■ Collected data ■
================================

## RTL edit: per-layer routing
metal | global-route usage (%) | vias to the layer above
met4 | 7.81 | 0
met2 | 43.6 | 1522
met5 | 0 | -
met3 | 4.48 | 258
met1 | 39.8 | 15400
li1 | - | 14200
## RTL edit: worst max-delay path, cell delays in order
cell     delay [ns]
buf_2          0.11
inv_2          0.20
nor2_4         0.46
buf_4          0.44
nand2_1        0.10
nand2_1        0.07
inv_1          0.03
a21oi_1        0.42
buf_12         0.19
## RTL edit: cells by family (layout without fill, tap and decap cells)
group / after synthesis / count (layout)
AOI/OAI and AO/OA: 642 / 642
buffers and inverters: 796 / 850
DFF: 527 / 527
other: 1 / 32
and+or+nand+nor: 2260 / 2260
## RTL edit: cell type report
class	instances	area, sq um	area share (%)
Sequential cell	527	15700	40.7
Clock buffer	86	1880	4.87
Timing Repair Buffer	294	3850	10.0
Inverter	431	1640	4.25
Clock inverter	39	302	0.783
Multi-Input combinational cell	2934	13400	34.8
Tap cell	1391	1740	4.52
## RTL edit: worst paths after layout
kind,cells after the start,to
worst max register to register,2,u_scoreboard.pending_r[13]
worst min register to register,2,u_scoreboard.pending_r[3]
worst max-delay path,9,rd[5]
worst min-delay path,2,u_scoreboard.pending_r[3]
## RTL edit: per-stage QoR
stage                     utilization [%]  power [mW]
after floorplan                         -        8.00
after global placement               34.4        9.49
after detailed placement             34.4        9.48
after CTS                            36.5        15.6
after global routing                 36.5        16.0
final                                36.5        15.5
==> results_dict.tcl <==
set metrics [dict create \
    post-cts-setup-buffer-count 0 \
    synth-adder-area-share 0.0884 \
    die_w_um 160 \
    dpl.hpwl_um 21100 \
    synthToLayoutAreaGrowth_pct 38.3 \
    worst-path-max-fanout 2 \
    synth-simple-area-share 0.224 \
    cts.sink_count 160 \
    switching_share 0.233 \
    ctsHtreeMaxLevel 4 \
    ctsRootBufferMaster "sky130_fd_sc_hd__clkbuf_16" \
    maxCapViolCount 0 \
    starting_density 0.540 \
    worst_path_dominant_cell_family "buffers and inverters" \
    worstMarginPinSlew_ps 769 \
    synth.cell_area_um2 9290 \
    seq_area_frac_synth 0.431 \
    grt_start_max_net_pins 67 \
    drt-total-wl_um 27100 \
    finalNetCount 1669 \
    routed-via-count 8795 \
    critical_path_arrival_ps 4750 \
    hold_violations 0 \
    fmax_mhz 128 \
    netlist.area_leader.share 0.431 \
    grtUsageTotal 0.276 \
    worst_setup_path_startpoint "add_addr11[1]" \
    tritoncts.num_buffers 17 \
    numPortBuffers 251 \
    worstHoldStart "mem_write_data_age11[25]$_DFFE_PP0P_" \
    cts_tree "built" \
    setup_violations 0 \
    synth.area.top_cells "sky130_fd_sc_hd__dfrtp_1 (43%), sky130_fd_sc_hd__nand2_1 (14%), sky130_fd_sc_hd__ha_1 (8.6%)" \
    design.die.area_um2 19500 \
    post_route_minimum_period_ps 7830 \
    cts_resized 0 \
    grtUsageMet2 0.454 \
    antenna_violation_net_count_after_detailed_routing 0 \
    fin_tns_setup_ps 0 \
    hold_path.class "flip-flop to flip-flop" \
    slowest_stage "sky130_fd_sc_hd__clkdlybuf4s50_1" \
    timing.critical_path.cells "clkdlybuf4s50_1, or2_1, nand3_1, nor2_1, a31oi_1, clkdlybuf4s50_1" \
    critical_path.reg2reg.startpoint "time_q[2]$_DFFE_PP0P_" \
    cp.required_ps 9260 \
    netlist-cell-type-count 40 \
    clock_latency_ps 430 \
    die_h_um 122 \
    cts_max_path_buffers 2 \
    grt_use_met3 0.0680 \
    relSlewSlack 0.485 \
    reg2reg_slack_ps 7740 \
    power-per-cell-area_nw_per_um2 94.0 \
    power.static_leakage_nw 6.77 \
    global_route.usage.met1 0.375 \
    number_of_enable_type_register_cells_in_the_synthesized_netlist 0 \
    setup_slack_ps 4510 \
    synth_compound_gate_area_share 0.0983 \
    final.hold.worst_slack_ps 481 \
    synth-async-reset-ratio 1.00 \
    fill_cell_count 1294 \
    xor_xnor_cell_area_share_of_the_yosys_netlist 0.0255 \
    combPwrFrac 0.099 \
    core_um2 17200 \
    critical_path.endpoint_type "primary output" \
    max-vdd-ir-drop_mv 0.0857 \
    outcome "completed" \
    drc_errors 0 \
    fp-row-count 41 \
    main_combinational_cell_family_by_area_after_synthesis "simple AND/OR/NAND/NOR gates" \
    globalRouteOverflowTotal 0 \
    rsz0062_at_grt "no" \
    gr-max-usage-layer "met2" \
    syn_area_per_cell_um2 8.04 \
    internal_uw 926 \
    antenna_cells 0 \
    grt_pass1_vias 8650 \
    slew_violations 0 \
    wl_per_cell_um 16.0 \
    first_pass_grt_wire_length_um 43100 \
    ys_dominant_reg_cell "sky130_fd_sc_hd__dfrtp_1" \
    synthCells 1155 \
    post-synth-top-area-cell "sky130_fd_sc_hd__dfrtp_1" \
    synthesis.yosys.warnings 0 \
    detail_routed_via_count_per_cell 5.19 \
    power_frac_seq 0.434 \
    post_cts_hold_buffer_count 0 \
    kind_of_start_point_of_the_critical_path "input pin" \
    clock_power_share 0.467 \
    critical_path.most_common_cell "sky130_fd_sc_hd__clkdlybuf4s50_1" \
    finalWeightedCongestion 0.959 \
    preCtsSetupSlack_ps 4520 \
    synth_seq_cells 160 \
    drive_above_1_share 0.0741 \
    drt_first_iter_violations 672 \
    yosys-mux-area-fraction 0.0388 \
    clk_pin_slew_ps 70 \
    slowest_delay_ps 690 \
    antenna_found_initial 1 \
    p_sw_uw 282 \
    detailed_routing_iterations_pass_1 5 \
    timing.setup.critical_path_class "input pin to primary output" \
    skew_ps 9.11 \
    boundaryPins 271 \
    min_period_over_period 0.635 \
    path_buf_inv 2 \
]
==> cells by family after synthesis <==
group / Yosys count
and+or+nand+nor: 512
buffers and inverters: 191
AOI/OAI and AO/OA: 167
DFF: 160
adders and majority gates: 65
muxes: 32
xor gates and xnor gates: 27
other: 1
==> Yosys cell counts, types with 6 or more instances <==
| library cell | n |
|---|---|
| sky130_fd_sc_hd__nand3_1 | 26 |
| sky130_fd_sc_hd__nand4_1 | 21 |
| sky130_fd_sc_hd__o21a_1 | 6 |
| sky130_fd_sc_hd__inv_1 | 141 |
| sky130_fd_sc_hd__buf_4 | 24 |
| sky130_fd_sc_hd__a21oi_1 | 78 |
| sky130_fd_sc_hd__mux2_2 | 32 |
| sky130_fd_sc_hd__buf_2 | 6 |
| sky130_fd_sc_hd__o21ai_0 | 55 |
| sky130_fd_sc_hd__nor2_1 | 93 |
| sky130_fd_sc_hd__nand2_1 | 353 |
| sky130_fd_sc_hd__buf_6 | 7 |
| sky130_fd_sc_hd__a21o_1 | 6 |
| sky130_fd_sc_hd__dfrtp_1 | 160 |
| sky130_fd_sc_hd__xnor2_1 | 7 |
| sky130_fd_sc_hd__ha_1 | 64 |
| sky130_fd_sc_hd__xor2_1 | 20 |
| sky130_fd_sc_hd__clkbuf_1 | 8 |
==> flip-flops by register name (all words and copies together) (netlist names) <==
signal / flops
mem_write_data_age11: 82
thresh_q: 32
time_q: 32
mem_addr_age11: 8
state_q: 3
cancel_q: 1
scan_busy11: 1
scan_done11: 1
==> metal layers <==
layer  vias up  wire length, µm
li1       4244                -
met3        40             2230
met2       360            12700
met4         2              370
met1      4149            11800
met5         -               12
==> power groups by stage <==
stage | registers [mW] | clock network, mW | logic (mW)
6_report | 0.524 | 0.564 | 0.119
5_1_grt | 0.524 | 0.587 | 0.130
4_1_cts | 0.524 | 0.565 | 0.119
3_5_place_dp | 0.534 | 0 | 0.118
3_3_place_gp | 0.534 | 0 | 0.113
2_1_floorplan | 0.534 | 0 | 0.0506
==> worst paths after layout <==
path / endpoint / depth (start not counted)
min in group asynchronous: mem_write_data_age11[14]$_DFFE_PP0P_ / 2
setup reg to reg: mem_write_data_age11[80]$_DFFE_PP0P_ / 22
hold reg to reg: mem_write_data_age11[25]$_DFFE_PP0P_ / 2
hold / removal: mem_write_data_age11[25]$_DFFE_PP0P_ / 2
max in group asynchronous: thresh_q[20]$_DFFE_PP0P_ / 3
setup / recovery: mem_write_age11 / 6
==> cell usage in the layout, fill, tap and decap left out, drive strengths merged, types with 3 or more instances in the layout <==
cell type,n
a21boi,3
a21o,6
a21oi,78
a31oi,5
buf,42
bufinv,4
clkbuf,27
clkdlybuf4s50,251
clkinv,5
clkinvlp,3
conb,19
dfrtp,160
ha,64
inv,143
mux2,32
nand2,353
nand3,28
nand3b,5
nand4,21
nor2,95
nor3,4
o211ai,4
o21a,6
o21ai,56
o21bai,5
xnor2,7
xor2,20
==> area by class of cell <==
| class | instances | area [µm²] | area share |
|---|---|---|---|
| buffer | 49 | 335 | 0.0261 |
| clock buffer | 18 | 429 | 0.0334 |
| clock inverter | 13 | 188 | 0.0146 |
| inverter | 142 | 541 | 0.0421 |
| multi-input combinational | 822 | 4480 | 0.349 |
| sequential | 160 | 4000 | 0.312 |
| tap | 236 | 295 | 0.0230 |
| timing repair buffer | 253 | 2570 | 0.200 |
$ cat src/rtl/regfile_mp.sv
// regfile_mp: 2-write / 3-read register file with optional write-to-read
// bypass, per-register busy scoreboard and a post-reset zeroing sweep.
// The data array carries no reset; the sweep clears it instead.

// Per-read-port lane: bypass select, CLEAR-state forcing, busy gating.
module regfile_mp_rd #(
  parameter int DATA_WIDTH    = 16,
  parameter int ADDRESS_WIDTH = 4,
  parameter bit BYPASS        = 1
) (
  input  logic                     run,
  input  logic [ADDRESS_WIDTH-1:0] radd,
  input  logic [DATA_WIDTH-1:0]    stored,
  input  logic                     busy_bit,
  input  logic                     we0,
  input  logic [ADDRESS_WIDTH-1:0] wadd0,
  input  logic [DATA_WIDTH-1:0]    wdata0,
  input  logic                     we1,
  input  logic [ADDRESS_WIDTH-1:0] wadd1,
  input  logic [DATA_WIDTH-1:0]    wdata1,
  output logic [DATA_WIDTH-1:0]    dt,
  output logic                     busy
);
  // Read data: stored value, overridden by the winning same-cycle write.
  always_comb begin
    dt = '0;
    if (run) begin
      dt = stored;
      if (BYPASS) begin
        if (we1 && wadd1 == radd)      dt = wdata1;
        else if (we0 && wadd0 == radd) dt = wdata0;
      end
    end
  end

  // Busy has no bypass; a same-cycle write still reports the old bit.
  assign busy = run & busy_bit;
endmodule
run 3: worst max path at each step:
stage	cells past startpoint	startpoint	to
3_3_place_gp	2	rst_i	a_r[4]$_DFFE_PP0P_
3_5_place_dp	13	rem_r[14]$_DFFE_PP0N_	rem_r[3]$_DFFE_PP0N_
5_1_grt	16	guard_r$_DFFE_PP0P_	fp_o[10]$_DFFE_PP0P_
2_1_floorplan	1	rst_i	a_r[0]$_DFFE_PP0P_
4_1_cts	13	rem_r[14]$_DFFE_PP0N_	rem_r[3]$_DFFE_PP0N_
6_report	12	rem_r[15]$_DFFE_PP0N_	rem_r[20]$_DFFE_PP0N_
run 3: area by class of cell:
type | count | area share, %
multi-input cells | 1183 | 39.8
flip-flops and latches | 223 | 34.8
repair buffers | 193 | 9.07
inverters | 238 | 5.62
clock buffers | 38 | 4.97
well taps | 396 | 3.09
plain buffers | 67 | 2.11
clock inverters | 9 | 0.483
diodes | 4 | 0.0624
<file path="src/rtl/vfpu_result_buffer.sv">
// -----------------------------------------------------------------------------
// vfpu_result_buffer
//
// Captures every result the VFPU datapath emits (result word, IEEE exception
// flags, issue tag). The results are held in a first-word-fall-through FIFO
// and drained to the platform monitor/scoreboard over a valid/ready handshake.
// The VFPU has no backpressure, so a result that arrives while the FIFO is full
// and not being popped is dropped, and the sticky overflow bit is set. A
// saturating result counter and a sticky OR of the exception flags support
// end-of-test checks.
//
// Ports
//   clk, rst        rising-edge clock, synchronous active-high reset
//   clr             synchronous clear of overflow, flag_acc, result_cnt
//   in_valid        result valid from the VFPU (no ready is returned)
//   in_data/flags/tag  result word, {NV,DZ,OF,UF,NX}, issue tag
//   out_valid/ready handshake toward the consumer
//   out_data/flags/tag head entry, forced to zero while empty
//   level           occupancy 0..DEPTH
//   full, empty     derived from level
//   overflow        sticky: at least one result was dropped
//   flag_acc        sticky OR of the flags of all accepted results
//   result_cnt      saturating count of accepted results
//
// DEPTH must be a power of two and at least 2, because the pointers wrap by
// natural binary overflow.
// -----------------------------------------------------------------------------
module vfpu_result_buffer #(
    parameter int DATA_W = 32,
    parameter int FLAG_W = 5,
    parameter int TAG_W  = 4,
    parameter int DEPTH  = 8,
    parameter int CNT_W  = 16
) (
    input  logic                       clk,
    input  logic                       rst,
    input  logic                       clr,
    input  logic                       in_valid,
    input  logic [DATA_W-1:0]          in_data,
    input  logic [FLAG_W-1:0]          in_flags,
    input  logic [TAG_W-1:0]           in_tag,
    output logic                       out_valid,
    input  logic                       out_ready,
    output logic [DATA_W-1:0]          out_data,
    output logic [FLAG_W-1:0]          out_flags,
    output logic [TAG_W-1:0]           out_tag,
    output logic [$clog2(DEPTH):0]     level,
    output logic                       full,
    output logic                       empty,
    output logic                       overflow,
    output logic [FLAG_W-1:0]          flag_acc,
    output logic [CNT_W-1:0]           result_cnt
);

    localparam int PTR_W   = $clog2(DEPTH);
    localparam int LVL_W   = PTR_W + 1;
    localparam int ENTRY_W = DATA_W + FLAG_W + TAG_W;

    logic [ENTRY_W-1:0] mem [DEPTH];
    logic [PTR_W-1:0]   wr_ptr;
    logic [PTR_W-1:0]   rd_ptr;
    logic [ENTRY_W-1:0] head;

    logic push;
    logic pop;
    logic drop;

    // full/empty decode only the level register, so they change only at a
    // clock edge.
    assign full      = (level == LVL_W'(DEPTH));
    assign empty     = (level == '0);
    assign out_valid = !empty;

    assign pop  = out_valid && out_ready;
    // A pop in the same cycle frees a slot, so a full FIFO still accepts.
    assign push = in_valid && (!full || pop);
    assign drop = in_valid && full && !pop;

    // Pointers, level
    // NOTE: sequential state uses non-blocking assignments only. The other
    // always_ff blocks then all see the pre-edge values of push, pop and level.
    always_ff @(posedge clk) begin
        if (rst) begin
            wr_ptr <= '0;
            rd_ptr <= '0;
            level  <= '0;
        end else begin
            if (push) wr_ptr <= wr_ptr + PTR_W'(1);
            if (pop)  rd_ptr <= rd_ptr + PTR_W'(1);
            case ({push, pop})
                2'b10:   level <= level + LVL_W'(1);
                2'b01:   level <= level - LVL_W'(1);
                default: level <= level;
            endcase
        end
    end

    // Storage
    // NOTE: the storage array has no reset. Only the pointers and the level
    // define which entries are valid, and leaving the array unreset lets it map
    // onto plain RAM/register-file cells.
    always_ff @(posedge clk) begin
        if (!rst && push) begin
            mem[wr_ptr] <= {in_data, in_flags, in_tag};
        end
    end

    // First-word-fall-through head. The outputs are masked to zero while the
    // FIFO is empty, so stale entries are never visible.
    assign head      = mem[rd_ptr];
    assign out_data  = empty ? '0 : head[ENTRY_W-1 -: DATA_W];
    assign out_flags = empty ? '0 : head[TAG_W +: FLAG_W];
    assign out_tag   = empty ? '0 : head[TAG_W-1:0];

    // Statistics. With clr, this cycle's push or drop is folded into the
    // cleared values, so nothing that happens in the clr cycle is lost.
    always_ff @(posedge clk) begin
        if (rst) begin
            overflow   <= 1'b0;
            flag_acc   <= '0;
            result_cnt <= '0;
        end else if (clr) begin
            overflow   <= drop;
            flag_acc   <= push ? in_flags : '0;
            result_cnt <= push ? CNT_W'(1) : '0;
        end else begin
            if (drop) overflow <= 1'b1;
            if (push) begin
                flag_acc <= flag_acc | in_flags;
                if (result_cnt != '1) result_cnt <= result_cnt + CNT_W'(1);
            end
        end
    end

endmodule

</file>
### src/rtl/shift_reg_pkg.sv
// rtl/shift_reg_pkg.sv - mode encodings and decode helpers for the universal shift register
package shift_reg_pkg;

  localparam logic [2:0] MODE_HOLD  = 3'd0;
  localparam logic [2:0] MODE_SHR   = 3'd1;
  localparam logic [2:0] MODE_SHL   = 3'd2;
  localparam logic [2:0] MODE_ASR   = 3'd3;
  localparam logic [2:0] MODE_ROR   = 3'd4;
  localparam logic [2:0] MODE_ROL   = 3'd5;
  localparam logic [2:0] MODE_LOAD  = 3'd6;
  localparam logic [2:0] MODE_CLEAR = 3'd7;

  // Only the two serial-input shifts accept a new bit into the word.
  function automatic logic is_serial_mode(input logic [2:0] mode);
    return (mode == MODE_SHR) || (mode == MODE_SHL);
  endfunction

  function automatic logic is_restart_mode(input logic [2:0] mode);
    return (mode == MODE_LOAD) || (mode == MODE_CLEAR);
  endfunction

endpackage

### src/rtl/shift_bit_counter.sv
// rtl/shift_bit_counter.sv - counts serial bits into the current word and pulses word_valid on completion
module shift_bit_counter #(
  parameter int WIDTH = 8,
  parameter int CNT_W = $clog2(WIDTH + 1)
) (
  input  logic             clk,
  input  logic             clr_n,
  input  logic             inc,
  input  logic             restart,
  output logic [CNT_W-1:0] bit_cnt,
  output logic             word_valid
);

  localparam logic [CNT_W-1:0] LAST_BIT = CNT_W'(WIDTH - 1);

  logic [CNT_W-1:0] cnt_d, cnt_q;
  logic             word_valid_d, word_valid_q;

  // The counter wraps on the final bit instead of showing WIDTH.
  always_comb begin
    cnt_d        = cnt_q;
    word_valid_d = 1'b0;
    if (restart) begin
      cnt_d = '0;
    end else if (inc) begin
      if (cnt_q == LAST_BIT) begin
        cnt_d        = '0;
        word_valid_d = 1'b1;
      end else begin
        cnt_d = cnt_q + CNT_W'(1);
      end
    end
  end

  always_ff @(posedge clk or negedge clr_n) begin
    if (!clr_n) begin
      cnt_q        <= '0;
      word_valid_q <= 1'b0;
    end else begin
      cnt_q        <= cnt_d;
      word_valid_q <= word_valid_d;
    end
  end

  assign bit_cnt    = cnt_q;
  assign word_valid = word_valid_q;

endmodule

================================

■ WHAT YOU SHOULD DO ■
Starting at the first line of the records above, please copy every line exactly through the line containing "## RTL edit: worst max-delay", and stop there.

■ TASK SOLUTION ■
## RTL edit: per-layer routing
metal | global-route usage (%) | vias to the layer above
met4 | 7.81 | 0
met2 | 43.6 | 1522
met5 | 0 | -
met3 | 4.48 | 258
met1 | 39.8 | 15400
li1 | - | 14200
## RTL edit: worst max-delay path, cell delays in order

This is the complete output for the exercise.